Up to and including the line with "localparam logic [WEIGHT_W-1:0] SLOW_W_RST", output the records exactly as they appear.

● ● ● ● ●

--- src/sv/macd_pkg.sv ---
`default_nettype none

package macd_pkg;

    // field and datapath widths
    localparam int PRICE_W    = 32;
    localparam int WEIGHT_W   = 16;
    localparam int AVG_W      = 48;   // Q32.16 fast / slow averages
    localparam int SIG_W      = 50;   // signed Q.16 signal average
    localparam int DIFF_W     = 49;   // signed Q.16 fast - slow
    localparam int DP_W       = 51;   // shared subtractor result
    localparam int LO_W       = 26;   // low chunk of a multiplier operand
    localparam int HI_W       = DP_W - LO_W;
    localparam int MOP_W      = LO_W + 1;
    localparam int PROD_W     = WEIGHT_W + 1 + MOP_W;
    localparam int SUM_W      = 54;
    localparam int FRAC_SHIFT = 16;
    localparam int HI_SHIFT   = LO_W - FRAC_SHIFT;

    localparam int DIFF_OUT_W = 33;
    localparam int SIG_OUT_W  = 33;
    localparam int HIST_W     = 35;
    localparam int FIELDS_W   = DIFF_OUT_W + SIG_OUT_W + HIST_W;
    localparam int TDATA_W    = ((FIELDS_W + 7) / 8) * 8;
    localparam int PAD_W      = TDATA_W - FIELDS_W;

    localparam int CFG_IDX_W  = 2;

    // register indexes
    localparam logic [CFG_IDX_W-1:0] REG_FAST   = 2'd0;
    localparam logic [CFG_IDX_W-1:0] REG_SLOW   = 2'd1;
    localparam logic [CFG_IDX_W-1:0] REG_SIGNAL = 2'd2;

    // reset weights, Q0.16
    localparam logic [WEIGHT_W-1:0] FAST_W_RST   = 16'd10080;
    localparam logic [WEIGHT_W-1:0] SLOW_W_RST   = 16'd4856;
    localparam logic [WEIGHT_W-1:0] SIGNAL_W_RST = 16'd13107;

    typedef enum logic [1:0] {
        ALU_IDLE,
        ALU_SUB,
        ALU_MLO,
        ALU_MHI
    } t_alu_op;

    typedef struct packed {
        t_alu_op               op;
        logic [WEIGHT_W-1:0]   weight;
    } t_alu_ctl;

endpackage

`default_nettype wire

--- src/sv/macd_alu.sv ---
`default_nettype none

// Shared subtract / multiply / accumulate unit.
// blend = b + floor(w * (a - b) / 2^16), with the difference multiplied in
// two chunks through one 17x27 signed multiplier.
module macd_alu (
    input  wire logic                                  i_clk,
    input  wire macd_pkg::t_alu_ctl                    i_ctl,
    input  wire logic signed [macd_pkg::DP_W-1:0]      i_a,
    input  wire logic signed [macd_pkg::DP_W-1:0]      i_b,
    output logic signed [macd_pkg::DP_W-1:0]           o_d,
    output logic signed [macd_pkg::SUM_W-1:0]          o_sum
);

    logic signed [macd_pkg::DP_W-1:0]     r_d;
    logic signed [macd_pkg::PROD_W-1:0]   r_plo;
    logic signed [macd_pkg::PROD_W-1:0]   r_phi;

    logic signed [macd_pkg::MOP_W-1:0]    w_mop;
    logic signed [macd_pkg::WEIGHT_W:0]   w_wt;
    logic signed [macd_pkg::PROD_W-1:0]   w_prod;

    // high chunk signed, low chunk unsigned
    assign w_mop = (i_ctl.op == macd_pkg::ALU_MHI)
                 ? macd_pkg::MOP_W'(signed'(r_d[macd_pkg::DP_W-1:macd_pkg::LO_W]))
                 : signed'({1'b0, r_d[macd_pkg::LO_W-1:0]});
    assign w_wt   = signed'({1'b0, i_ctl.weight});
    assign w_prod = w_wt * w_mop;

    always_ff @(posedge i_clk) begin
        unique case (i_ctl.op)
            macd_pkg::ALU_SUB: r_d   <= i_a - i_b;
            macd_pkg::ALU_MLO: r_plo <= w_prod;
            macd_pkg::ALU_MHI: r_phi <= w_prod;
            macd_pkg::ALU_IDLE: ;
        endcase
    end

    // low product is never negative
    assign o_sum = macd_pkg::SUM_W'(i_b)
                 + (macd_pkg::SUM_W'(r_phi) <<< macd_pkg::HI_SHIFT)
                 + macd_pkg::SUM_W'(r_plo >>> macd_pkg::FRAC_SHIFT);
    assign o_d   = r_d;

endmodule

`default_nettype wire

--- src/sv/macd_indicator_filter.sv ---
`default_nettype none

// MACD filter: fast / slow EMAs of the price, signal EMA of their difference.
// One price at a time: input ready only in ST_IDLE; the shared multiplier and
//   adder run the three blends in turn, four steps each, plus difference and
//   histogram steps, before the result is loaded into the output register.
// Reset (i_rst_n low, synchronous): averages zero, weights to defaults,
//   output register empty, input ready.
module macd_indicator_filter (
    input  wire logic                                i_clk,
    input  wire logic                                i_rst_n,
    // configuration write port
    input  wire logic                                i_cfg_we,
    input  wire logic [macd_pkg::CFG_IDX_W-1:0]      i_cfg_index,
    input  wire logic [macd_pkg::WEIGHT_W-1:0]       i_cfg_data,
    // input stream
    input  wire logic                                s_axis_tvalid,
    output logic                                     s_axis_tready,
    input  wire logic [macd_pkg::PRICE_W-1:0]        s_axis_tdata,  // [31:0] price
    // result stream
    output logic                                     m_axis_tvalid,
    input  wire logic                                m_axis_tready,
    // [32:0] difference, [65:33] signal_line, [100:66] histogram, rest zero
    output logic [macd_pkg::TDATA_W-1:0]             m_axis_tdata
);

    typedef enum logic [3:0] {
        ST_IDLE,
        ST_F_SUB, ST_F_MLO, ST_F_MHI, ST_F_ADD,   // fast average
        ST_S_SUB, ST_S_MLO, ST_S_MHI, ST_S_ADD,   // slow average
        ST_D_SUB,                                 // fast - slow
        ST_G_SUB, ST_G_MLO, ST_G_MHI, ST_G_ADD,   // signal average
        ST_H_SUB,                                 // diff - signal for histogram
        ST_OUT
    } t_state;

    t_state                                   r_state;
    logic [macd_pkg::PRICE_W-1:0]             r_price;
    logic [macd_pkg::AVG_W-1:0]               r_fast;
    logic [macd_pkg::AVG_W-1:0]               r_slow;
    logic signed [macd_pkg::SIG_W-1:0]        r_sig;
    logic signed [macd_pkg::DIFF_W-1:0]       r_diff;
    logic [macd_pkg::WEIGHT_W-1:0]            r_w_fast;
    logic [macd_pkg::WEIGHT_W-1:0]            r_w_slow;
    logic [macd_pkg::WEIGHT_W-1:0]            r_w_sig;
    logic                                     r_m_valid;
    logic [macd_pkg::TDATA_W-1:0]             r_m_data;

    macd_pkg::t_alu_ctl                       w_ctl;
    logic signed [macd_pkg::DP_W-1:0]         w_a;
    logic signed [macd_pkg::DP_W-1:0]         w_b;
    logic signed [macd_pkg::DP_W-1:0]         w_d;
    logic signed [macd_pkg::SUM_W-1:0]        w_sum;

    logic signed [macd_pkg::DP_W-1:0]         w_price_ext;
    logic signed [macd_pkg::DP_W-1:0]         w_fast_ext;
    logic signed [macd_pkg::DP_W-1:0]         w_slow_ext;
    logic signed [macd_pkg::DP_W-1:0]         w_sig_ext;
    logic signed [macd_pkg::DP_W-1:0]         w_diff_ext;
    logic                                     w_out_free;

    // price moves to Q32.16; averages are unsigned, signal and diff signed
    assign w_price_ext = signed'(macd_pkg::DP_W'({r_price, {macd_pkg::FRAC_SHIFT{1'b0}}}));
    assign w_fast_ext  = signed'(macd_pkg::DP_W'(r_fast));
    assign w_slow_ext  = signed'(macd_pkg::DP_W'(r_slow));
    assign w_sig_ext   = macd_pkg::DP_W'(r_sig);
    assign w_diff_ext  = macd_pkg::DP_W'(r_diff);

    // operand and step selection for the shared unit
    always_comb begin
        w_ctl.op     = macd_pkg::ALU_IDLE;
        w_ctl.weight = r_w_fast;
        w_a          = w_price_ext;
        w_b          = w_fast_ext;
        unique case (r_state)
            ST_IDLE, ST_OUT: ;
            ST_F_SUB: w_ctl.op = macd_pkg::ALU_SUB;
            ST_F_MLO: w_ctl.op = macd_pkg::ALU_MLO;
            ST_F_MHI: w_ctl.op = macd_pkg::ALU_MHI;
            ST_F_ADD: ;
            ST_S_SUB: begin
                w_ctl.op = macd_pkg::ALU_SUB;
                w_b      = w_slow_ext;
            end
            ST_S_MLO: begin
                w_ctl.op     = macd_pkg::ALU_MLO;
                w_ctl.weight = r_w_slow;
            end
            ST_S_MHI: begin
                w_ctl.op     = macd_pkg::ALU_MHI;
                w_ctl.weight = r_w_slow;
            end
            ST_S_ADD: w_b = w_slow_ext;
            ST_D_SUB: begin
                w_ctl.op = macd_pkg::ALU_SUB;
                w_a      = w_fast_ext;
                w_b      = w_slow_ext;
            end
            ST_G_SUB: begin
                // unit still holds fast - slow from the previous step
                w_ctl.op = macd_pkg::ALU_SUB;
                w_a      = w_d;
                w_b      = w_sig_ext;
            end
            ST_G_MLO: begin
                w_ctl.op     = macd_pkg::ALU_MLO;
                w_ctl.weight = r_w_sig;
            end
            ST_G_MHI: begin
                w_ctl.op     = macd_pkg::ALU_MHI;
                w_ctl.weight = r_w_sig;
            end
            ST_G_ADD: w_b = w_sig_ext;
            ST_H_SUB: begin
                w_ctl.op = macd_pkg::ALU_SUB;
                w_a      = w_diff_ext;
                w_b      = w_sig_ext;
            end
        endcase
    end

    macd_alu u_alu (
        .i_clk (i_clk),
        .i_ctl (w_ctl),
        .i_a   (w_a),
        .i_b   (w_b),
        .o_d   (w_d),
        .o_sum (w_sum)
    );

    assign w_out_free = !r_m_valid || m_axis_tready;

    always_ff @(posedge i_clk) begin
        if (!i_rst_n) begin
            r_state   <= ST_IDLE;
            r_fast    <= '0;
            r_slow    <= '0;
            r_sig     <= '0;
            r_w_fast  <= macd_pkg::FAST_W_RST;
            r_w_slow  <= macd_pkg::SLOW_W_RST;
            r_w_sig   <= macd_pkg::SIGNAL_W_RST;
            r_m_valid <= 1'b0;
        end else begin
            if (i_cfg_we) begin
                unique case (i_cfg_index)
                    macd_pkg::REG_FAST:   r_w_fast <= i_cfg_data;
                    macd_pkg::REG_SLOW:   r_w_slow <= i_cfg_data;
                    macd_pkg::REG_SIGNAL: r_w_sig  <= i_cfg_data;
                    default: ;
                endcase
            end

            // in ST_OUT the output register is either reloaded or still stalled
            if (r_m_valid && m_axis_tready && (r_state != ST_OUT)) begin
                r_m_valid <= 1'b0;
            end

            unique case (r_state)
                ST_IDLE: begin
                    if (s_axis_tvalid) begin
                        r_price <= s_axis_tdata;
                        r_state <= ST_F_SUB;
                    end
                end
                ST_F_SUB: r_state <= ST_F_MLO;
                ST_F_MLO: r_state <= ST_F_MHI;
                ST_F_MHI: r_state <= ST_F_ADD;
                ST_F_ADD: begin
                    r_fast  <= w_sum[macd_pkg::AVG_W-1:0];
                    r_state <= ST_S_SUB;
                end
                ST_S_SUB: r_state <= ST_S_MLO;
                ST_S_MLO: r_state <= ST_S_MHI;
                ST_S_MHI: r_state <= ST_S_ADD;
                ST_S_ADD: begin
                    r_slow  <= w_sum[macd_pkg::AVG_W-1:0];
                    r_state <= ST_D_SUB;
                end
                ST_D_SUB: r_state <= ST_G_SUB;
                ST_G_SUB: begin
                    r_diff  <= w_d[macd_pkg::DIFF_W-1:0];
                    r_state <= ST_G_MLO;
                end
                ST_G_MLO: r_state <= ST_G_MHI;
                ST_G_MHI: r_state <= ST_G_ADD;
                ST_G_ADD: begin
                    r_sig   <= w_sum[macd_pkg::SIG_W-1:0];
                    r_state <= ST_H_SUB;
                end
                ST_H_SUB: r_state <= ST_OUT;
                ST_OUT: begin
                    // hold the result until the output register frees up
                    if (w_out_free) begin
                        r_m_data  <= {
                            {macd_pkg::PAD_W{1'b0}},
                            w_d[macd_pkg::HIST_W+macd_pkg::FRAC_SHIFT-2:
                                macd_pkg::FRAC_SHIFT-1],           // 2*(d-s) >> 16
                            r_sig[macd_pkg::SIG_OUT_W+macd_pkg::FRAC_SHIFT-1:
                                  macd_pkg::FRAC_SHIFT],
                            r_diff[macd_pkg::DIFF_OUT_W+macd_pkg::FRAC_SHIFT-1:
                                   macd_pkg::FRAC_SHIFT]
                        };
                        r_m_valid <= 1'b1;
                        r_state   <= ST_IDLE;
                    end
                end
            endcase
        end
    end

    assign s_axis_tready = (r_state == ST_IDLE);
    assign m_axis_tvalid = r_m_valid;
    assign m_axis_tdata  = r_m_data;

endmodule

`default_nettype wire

● ● ● ● ●

→ Your solution:
--- src/sv/macd_pkg.sv ---
`default_nettype none

package macd_pkg;

    // field and datapath widths
    localparam int PRICE_W    = 32;
    localparam int WEIGHT_W   = 16;
    localparam int AVG_W      = 48;   // Q32.16 fast / slow averages
    localparam int SIG_W      = 50;   // signed Q.16 signal average
    localparam int DIFF_W     = 49;   // signed Q.16 fast - slow
    localparam int DP_W       = 51;   // shared subtractor result
    localparam int LO_W       = 26;   // low chunk of a multiplier operand
    localparam int HI_W       = DP_W - LO_W;
    localparam int MOP_W      = LO_W + 1;
    localparam int PROD_W     = WEIGHT_W + 1 + MOP_W;
    localparam int SUM_W      = 54;
    localparam int FRAC_SHIFT = 16;
    localparam int HI_SHIFT   = LO_W - FRAC_SHIFT;

    localparam int DIFF_OUT_W = 33;
    localparam int SIG_OUT_W  = 33;
    localparam int HIST_W     = 35;
    localparam int FIELDS_W   = DIFF_OUT_W + SIG_OUT_W + HIST_W;
    localparam int TDATA_W    = ((FIELDS_W + 7) / 8) * 8;
    localparam int PAD_W      = TDATA_W - FIELDS_W;

    localparam int CFG_IDX_W  = 2;

    // register indexes
    localparam logic [CFG_IDX_W-1:0] REG_FAST   = 2'd0;
    localparam logic [CFG_IDX_W-1:0] REG_SLOW   = 2'd1;
    localparam logic [CFG_IDX_W-1:0] REG_SIGNAL = 2'd2;

    // reset weights, Q0.16
    localparam logic [WEIGHT_W-1:0] FAST_W_RST   = 16'd10080;
    localparam logic [WEIGHT_W-1:0] SLOW_W_RST   = 16'd4856;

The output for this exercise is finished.